特別講演

下痢症ウイルスの流行疫学


大瀬戸光明(前愛媛県立衛生環境研究所)


 愛媛県立衛生環境研究所では、1968年から1小児科医院を定点として、小児感染症の定点観測方式による病原ウイルス検索を継続して実施してきた。同時期に小児科医の有志を中心とした中国四国小児感染症懇話会が発足し、患者数の多い小児感染症の外来患者数を集計・還元する活動が始まった。曲がりなりにも患者の発生状況と病原ウイルスの流行状況の両面の把握ができるようになり、我々にとっても非常に参考になった。それらの中で、乳児嘔吐下痢症・白色下痢症は、晩秋から冬季にかけて毎年大きな流行を繰り返していたにもかかわらず、細菌検査においてもウイルス分離検査においても、その原因が検出されず、大きな課題となっていた。その頃、1972年にはノーウォークウイルスが、1973年にはロタウイルスの発見がそれぞれ報告された。国内でも、予研(現感染研)、札幌医科大学、東北大学をはじめ、宮城県、東京都、千葉県、埼玉県、愛知県、大阪府、大阪市等の地研でも電子顕微鏡を用いて、下痢症を起こすウイルスの検出に取り組んでいた。

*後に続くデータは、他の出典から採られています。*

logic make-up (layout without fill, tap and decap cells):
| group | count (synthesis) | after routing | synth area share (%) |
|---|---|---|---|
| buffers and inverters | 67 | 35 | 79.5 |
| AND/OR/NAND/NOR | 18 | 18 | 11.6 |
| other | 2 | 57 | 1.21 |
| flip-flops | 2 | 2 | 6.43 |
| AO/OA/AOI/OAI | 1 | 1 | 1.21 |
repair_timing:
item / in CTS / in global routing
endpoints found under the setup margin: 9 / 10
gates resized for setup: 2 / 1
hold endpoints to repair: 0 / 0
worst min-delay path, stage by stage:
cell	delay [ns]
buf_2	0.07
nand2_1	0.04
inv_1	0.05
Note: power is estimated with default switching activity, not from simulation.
--- config.mk ---
export PLATFORM = sky130hd
export DESIGN_NAME = usi_top
export DESIGN_NICKNAME = d
export VERILOG_FILES = /design/src/usi_pkg.sv /design/src/usi_top.sv /design/src/usi_lamp.sv
export SDC_FILE = /design/constraint.sdc
export NUM_CORES = 1
export LEC_CHECK = 0
export ABC_AREA = 1
export BUFFER_PORTS_ARGS = -buffer_cell sky130_fd_sc_hd__buf_2
export CORE_ASPECT_RATIO = 1.75
export CORE_MARGIN = 2
export CORE_UTILIZATION = 53
export CTS_CLUSTER_DIAMETER = 60
export CTS_CLUSTER_SIZE = 25
export DETAILED_ROUTE_END_ITERATION = 16
export PLACE_DENSITY = 0.8
export SLEW_MARGIN = 40
export SYNTH_ARGS = -nofsm -noshare
export SYNTH_HDL_FRONTEND = slang
export SYNTH_SLANG_ARGS = --single-unit
--- constraint.sdc ---
create_clock -name core_clk_in -period 2 [get_ports core_clk_in]
set_clock_uncertainty 0.2 [all_clocks]
set_input_delay 0.3 -clock core_clk_in [delete_from_list [all_inputs] [get_ports core_clk_in]]
set_output_delay 0.3 -clock core_clk_in [all_outputs]
set_load 0.02 [all_outputs]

 当衛研では、1980年に電子顕微鏡が導入されたので、早速、小児科外来における散発性の急性胃腸炎の継続的ウイルス検索を開始した。下痢症患者の糞便中にはロタウイルス、アデノウイルス、アストロウイルス、カリシウイルス様ウイルス、その他の小型球形粒子等多彩なウイルス粒子が観察された。しかし、これらのウイルス粒子を同定、型別する試薬が十分でなく、その型別法は極めて混乱していた。特に、現在ノロウイルスと命名されている小型球形粒子については、カキの生食による食中毒例から高率に検出され、食中毒の原因としての役割が確立しつつあったため、診断のためのレファレンスの必要性がたかまっていた。1985年に当時予研部長であった山崎修道先生が「下痢症ウイルスの診断とレファレンスに関する検討委員会」を開催され、各種下痢症ウイルスの診断法の開発と向上を検討することとなった。その中で、1987年には各委員が持ち寄った小型球形粒子浮遊液と患者対血清を用いて交差免疫電顕により、それぞれの粒子間の抗原性の検討を行ったりした。後にこのウイルスのゲノム塩基配列が解明され、それに基づいて分子生物学的方法が開発されるまで、ノロウイルスの同定は困難で、かつ混乱していたことの一面を示している。ウイルス性下痢症の調査研究には、新しい情報と貴重な試料の互いの交換・共有が必要とされ、これらのことから、1989年のウイルス性下痢症研究会の発足につながったものと考えている。  今回は、我々が継続して行ってきた散発性胃腸炎の継続的病原検索から得られた下痢症ウイルスの地域での流行状況、特に、C群ロタウイルス、腸管アデノウイルス、アストロウイルスについての流行疫学の取り組みを紹介する。